Collected data entries:

━━━━━━━━━━━━━━━━━━━━

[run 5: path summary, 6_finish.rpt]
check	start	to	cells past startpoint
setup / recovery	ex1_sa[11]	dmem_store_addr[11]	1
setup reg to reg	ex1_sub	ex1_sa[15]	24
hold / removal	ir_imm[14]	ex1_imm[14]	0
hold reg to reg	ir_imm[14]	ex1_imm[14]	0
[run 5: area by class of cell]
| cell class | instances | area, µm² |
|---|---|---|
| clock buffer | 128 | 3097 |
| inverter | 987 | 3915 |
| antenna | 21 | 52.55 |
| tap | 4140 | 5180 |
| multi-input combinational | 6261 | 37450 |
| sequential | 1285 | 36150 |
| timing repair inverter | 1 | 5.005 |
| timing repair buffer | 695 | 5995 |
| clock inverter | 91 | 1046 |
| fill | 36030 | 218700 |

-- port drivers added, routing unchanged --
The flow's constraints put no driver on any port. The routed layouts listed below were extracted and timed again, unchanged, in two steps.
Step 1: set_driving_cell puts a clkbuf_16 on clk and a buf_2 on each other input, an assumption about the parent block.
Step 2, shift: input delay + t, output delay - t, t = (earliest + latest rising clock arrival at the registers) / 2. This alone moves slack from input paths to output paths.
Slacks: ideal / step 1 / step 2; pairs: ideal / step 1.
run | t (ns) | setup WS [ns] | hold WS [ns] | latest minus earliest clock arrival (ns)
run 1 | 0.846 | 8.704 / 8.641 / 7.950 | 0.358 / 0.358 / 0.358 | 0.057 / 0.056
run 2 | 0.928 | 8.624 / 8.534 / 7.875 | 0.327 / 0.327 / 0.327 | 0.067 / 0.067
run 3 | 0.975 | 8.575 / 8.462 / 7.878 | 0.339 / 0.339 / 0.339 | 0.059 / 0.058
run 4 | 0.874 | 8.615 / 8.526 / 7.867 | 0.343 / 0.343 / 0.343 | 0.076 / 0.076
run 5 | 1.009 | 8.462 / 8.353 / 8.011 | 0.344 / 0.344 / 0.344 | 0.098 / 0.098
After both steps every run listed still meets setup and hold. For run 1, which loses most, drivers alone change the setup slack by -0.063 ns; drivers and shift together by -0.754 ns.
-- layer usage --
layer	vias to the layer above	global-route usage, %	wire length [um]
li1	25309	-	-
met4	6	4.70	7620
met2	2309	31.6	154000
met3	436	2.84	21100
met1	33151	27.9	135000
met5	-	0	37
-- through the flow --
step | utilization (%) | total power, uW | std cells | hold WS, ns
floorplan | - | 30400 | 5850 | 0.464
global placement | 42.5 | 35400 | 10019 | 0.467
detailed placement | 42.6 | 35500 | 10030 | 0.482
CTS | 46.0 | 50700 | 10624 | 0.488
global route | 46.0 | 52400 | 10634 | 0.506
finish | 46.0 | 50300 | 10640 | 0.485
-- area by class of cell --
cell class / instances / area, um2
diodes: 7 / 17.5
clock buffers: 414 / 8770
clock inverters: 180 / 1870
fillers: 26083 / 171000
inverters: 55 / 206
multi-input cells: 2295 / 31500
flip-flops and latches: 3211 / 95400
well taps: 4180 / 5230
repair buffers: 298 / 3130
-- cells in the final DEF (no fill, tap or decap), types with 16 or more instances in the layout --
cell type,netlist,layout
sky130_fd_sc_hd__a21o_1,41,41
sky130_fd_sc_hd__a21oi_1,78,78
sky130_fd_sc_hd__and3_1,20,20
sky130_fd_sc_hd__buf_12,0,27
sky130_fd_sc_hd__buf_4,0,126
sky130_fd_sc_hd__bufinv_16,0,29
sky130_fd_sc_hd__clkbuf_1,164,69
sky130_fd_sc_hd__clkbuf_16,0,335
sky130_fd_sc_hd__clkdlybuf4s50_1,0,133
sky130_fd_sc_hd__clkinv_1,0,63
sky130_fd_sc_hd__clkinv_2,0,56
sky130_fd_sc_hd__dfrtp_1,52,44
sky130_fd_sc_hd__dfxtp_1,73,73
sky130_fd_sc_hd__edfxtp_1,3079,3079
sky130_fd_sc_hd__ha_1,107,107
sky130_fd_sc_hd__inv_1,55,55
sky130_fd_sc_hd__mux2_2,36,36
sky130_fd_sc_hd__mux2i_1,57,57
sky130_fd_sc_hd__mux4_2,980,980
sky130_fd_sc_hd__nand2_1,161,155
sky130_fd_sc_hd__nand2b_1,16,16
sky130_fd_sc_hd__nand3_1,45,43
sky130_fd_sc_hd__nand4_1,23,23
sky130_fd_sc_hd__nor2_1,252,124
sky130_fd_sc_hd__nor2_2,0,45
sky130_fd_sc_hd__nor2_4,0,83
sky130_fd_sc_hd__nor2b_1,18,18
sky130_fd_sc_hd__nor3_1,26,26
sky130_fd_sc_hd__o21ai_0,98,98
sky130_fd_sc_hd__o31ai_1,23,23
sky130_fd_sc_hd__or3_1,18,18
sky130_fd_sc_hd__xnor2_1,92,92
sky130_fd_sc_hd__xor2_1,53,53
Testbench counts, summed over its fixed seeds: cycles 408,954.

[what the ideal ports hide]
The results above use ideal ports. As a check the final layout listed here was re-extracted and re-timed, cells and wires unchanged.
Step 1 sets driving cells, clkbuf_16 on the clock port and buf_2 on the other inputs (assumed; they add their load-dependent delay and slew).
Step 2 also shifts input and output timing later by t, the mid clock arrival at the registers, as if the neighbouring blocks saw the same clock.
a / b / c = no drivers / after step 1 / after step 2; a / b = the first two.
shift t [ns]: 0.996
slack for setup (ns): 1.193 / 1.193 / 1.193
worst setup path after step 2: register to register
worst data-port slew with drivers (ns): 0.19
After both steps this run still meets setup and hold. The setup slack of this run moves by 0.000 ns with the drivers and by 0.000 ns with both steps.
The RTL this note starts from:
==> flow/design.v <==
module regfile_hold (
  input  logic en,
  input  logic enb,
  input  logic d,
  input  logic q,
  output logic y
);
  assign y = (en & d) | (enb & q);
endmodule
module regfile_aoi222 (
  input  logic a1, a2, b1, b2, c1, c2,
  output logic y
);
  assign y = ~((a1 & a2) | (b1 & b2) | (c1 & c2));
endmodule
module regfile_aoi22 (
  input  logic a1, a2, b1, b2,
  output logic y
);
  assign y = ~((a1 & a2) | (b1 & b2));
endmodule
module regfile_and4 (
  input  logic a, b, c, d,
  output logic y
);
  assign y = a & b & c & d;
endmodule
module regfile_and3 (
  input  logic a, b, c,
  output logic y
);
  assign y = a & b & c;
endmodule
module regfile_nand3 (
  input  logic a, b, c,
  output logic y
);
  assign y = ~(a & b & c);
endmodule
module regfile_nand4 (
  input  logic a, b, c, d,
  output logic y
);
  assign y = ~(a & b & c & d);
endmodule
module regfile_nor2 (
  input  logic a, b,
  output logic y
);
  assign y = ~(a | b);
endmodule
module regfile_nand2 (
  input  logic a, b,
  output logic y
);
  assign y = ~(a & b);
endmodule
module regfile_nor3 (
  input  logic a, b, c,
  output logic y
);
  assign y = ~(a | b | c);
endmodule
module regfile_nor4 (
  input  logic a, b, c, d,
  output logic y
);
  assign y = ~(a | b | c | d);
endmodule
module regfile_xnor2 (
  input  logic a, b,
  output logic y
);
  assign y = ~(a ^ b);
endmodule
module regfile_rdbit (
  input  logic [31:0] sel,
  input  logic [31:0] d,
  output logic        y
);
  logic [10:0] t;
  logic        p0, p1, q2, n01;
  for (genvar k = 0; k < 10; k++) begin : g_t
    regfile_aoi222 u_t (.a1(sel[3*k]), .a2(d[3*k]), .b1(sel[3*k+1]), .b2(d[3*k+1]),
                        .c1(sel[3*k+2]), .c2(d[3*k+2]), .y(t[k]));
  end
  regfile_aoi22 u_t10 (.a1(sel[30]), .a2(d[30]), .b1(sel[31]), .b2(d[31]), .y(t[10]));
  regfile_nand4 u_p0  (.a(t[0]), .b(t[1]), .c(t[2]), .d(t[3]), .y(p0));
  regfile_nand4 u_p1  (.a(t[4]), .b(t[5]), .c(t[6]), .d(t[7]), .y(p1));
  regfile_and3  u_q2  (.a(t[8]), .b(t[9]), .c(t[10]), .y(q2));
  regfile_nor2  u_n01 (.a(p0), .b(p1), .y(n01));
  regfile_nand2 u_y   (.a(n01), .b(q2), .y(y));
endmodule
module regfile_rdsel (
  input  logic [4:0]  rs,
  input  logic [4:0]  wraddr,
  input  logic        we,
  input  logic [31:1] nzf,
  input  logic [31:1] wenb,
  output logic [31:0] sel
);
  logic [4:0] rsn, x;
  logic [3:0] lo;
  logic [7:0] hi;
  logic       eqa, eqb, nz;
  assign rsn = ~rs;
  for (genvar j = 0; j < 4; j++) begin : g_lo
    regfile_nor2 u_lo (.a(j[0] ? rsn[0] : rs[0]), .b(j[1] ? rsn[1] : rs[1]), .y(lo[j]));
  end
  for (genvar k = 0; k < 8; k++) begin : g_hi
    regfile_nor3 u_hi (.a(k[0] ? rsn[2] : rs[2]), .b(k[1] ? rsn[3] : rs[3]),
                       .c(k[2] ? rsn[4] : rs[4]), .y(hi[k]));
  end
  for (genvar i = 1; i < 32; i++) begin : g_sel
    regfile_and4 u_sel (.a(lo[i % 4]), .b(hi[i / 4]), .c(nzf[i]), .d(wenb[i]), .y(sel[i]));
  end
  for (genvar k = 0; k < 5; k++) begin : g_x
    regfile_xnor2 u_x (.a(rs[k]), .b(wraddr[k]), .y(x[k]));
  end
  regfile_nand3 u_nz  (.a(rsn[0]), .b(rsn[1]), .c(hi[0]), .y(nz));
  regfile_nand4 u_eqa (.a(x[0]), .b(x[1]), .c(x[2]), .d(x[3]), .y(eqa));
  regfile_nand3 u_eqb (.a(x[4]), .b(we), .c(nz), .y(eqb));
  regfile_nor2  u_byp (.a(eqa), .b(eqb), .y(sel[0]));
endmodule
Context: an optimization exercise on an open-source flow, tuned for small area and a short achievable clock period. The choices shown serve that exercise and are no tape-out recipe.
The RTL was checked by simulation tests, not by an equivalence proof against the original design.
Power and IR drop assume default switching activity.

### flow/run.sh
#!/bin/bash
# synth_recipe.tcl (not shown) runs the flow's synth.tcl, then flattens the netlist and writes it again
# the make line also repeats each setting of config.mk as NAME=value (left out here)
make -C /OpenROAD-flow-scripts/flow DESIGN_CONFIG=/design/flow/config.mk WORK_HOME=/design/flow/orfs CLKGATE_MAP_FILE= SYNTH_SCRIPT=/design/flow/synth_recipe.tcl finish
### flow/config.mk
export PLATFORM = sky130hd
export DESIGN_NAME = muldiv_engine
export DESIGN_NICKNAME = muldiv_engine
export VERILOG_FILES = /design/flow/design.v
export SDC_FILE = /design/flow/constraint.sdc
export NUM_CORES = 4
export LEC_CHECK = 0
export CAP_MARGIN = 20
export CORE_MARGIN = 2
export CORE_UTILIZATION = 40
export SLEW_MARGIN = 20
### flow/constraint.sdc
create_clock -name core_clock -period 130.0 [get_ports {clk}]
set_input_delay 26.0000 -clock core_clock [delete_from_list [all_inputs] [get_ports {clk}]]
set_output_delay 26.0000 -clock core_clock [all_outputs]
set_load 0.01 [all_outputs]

━━━━━━━━━━━━━━━━━━━━

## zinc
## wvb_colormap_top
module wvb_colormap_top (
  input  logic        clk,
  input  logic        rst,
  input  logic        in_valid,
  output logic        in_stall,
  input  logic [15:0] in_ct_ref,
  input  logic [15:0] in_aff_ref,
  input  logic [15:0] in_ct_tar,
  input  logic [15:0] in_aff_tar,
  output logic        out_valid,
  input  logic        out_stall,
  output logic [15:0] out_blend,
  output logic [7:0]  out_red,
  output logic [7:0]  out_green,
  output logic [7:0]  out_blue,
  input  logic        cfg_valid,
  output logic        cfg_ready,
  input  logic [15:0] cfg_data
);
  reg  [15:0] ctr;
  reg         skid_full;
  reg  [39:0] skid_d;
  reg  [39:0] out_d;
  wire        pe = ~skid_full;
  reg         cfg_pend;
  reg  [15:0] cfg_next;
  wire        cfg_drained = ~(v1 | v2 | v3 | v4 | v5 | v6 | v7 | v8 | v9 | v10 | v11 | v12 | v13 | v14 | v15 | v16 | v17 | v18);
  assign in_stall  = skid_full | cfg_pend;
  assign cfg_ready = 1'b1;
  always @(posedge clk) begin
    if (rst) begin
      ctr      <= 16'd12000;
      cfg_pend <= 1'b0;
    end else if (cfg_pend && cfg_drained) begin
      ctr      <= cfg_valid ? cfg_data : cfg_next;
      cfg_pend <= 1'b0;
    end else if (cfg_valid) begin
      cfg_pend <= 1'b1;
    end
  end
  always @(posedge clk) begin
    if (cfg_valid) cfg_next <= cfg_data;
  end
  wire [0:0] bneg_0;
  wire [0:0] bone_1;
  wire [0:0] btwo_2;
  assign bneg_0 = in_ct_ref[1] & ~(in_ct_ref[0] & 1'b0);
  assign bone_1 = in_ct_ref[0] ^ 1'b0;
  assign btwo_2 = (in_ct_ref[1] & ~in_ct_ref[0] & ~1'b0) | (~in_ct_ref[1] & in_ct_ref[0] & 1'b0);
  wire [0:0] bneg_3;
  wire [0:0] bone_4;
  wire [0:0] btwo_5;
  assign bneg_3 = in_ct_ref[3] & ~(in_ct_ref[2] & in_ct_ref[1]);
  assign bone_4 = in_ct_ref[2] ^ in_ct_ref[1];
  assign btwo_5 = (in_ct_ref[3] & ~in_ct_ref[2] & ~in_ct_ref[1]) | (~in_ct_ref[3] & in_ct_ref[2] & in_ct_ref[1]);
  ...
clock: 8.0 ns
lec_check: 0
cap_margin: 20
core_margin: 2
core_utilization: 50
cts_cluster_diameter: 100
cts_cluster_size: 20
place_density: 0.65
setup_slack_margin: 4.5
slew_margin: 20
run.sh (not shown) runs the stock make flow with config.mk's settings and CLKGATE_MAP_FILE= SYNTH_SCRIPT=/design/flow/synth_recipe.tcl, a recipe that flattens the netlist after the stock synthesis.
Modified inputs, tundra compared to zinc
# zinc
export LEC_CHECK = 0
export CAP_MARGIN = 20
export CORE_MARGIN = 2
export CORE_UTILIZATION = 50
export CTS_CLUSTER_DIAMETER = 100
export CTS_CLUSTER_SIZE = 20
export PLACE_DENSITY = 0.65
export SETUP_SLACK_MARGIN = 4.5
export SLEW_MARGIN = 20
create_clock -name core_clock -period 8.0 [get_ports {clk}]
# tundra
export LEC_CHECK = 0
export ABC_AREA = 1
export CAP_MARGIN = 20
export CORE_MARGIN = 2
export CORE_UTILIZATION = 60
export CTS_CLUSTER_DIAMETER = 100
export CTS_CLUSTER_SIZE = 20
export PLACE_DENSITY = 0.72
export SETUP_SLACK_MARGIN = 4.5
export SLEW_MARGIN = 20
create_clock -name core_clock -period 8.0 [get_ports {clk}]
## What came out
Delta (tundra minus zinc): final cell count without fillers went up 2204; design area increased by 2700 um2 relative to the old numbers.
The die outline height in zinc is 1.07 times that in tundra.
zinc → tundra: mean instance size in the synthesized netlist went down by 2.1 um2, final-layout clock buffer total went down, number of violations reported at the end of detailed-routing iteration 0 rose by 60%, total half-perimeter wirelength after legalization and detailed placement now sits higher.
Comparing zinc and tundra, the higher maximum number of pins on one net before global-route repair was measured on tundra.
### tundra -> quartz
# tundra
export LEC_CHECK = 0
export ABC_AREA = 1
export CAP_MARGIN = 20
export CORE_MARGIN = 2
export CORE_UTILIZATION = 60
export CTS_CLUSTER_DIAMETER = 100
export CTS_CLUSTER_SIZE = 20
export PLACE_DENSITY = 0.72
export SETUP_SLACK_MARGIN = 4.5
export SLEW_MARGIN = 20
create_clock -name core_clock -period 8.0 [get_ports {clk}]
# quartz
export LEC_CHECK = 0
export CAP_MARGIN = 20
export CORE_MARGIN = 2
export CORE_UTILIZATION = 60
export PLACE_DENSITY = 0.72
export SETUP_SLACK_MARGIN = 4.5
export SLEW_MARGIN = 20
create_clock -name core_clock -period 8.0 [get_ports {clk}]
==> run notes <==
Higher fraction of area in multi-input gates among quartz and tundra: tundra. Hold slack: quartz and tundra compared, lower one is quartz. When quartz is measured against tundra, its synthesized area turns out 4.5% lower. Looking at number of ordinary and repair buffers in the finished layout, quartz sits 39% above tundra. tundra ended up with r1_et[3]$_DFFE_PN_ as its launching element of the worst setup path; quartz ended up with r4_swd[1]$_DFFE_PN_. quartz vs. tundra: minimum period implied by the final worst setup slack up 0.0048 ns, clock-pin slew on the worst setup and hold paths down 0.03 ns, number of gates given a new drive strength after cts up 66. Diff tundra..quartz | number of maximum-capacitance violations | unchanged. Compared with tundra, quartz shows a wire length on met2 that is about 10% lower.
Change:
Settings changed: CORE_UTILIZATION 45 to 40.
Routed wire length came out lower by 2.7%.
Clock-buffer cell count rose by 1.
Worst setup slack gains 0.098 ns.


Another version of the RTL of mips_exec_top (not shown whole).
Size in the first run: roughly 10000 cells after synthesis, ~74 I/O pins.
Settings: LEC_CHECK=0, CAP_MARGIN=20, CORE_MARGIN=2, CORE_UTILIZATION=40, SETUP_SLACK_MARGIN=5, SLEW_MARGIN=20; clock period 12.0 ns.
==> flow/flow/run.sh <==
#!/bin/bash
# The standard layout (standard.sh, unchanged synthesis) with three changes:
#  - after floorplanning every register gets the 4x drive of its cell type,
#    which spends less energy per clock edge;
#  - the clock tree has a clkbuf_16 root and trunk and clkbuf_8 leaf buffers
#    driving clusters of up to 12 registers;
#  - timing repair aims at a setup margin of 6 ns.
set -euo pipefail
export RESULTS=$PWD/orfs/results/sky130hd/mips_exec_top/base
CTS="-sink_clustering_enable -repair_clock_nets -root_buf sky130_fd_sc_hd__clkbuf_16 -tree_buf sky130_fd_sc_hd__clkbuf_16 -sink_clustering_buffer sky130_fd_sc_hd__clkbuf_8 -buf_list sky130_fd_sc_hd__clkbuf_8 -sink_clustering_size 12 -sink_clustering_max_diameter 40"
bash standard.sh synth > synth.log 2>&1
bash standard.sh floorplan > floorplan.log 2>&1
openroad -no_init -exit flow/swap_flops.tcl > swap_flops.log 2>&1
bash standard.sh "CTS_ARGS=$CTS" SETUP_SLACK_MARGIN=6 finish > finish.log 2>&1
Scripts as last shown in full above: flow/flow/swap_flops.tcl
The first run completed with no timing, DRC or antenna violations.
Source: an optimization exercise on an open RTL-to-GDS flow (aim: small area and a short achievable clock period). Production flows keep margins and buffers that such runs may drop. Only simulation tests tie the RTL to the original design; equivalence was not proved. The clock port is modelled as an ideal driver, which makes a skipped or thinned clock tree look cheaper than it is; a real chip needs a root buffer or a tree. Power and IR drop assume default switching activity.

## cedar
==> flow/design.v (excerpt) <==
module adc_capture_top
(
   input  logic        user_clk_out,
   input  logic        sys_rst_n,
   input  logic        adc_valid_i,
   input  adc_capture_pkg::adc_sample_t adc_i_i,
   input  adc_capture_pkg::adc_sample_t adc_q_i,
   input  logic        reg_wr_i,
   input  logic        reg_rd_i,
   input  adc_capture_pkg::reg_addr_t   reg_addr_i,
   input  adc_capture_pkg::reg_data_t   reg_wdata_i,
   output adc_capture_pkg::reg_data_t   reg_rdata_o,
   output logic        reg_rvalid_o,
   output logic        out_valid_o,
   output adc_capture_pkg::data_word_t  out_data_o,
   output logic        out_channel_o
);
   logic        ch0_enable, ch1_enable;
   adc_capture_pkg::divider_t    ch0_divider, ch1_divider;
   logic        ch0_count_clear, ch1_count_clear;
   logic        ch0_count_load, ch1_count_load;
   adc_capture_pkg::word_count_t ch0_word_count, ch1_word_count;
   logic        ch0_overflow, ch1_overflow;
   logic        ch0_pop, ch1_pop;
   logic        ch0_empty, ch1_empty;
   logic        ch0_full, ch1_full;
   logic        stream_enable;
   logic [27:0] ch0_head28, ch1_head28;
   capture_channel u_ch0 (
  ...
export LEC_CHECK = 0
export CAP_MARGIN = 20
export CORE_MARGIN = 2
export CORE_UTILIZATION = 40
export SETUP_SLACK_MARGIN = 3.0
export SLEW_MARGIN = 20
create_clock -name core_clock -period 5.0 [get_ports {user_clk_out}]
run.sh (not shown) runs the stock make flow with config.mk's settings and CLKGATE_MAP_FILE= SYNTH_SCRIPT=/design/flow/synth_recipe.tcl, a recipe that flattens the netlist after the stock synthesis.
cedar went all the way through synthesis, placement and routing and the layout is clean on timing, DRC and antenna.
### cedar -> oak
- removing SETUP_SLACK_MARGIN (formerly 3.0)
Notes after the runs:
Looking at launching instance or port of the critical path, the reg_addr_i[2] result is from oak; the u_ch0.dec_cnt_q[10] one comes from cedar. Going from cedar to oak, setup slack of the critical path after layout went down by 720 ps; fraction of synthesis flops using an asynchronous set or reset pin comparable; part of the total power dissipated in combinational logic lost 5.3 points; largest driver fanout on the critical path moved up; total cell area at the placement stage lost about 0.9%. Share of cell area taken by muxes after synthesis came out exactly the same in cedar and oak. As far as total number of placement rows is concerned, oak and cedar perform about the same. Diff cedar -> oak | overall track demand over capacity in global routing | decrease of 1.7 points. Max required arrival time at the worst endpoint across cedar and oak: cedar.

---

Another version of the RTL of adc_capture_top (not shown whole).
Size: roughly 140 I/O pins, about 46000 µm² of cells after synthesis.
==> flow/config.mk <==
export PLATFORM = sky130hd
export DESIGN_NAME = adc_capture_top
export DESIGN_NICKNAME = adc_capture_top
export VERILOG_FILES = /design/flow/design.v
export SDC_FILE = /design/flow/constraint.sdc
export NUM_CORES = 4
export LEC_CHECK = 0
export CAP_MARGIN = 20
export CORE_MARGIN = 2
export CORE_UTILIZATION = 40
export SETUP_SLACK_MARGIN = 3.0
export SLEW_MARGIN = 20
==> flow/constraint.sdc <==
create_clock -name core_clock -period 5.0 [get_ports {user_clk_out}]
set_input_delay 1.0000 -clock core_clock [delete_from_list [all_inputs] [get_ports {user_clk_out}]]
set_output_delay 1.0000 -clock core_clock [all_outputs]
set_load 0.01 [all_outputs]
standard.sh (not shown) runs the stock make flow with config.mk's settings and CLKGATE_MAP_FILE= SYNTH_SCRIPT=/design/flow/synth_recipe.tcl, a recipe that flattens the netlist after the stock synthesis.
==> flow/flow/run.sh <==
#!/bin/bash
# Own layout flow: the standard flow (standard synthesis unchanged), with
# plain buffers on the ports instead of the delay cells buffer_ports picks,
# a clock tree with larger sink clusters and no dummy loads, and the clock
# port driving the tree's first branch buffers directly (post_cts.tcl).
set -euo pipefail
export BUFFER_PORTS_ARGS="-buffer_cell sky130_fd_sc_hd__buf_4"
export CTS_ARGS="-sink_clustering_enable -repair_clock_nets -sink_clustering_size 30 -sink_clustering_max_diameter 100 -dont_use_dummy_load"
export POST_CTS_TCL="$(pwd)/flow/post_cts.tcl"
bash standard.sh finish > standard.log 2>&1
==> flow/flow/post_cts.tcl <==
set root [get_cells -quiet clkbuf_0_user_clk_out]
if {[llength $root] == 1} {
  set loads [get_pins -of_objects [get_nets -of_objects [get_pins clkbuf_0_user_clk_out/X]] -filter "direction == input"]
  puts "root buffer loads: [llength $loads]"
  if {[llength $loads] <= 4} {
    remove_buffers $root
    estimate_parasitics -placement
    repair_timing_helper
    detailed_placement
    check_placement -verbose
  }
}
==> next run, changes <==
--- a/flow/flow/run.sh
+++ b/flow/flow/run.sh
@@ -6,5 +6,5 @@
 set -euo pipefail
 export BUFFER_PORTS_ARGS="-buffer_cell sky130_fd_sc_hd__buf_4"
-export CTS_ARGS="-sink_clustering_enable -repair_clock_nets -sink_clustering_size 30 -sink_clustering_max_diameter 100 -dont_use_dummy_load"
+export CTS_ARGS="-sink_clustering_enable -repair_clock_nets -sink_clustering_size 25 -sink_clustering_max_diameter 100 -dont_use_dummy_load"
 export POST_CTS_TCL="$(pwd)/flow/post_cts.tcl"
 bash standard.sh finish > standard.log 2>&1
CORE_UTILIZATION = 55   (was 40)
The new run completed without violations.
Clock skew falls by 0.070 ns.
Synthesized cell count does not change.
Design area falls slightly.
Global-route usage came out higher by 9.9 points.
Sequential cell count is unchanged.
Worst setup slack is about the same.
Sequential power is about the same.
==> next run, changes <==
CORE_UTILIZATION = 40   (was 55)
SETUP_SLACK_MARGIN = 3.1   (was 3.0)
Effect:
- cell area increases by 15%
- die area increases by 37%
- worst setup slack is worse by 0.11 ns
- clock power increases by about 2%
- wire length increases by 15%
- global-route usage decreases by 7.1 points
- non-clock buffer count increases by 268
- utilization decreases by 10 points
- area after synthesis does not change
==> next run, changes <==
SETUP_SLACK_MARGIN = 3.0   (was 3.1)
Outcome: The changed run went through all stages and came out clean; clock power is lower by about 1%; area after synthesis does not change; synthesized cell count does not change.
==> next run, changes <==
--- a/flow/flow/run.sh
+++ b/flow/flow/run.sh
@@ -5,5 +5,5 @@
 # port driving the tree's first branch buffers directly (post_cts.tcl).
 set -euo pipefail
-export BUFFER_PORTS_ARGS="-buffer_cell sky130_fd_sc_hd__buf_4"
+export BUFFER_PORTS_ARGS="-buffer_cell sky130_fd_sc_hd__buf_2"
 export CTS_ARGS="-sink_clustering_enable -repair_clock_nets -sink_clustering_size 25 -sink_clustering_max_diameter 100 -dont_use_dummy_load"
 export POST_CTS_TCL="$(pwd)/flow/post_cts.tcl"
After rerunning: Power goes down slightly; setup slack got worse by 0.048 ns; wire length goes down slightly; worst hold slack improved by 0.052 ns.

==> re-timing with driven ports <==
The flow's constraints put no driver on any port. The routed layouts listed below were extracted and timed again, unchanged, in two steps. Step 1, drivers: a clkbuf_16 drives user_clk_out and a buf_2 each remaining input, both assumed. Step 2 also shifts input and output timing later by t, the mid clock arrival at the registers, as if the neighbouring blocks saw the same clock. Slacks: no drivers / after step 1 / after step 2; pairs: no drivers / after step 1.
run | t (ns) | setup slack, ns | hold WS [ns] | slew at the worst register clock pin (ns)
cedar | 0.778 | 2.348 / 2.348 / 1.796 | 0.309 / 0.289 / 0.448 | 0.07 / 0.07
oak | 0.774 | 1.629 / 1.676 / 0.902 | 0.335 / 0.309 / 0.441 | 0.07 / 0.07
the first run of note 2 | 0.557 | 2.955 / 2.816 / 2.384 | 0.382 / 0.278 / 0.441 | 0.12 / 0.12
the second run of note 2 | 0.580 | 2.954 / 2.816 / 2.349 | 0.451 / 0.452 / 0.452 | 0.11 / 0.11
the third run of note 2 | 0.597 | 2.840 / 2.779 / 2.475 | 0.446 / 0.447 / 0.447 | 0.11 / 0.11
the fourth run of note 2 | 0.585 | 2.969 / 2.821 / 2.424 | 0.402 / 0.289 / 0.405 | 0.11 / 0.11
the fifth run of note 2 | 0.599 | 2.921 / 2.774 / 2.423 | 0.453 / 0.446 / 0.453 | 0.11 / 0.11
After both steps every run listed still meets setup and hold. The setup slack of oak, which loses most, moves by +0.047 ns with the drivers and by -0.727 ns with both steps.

━━━━━━━━━━━━━━━━━━━━

THE PROBLEM:
Could you set down, exactly as written, the lines above between the one holding "[run 5: path summary, 6_finish.rpt]" and the one holding "695 | 5995 |", inclusive, and nothing more?

RESPONSE TO THE EXERCISE:
[run 5: path summary, 6_finish.rpt]
check	start	to	cells past startpoint
setup / recovery	ex1_sa[11]	dmem_store_addr[11]	1
setup reg to reg	ex1_sub	ex1_sa[15]	24
hold / removal	ir_imm[14]	ex1_imm[14]	0
hold reg to reg	ir_imm[14]	ex1_imm[14]	0
[run 5: area by class of cell]
| cell class | instances | area, µm² |
|---|---|---|
| clock buffer | 128 | 3097 |
| inverter | 987 | 3915 |
| antenna | 21 | 52.55 |
| tap | 4140 | 5180 |
| multi-input combinational | 6261 | 37450 |
| sequential | 1285 | 36150 |
| timing repair inverter | 1 | 5.005 |
| timing repair buffer | 695 | 5995 |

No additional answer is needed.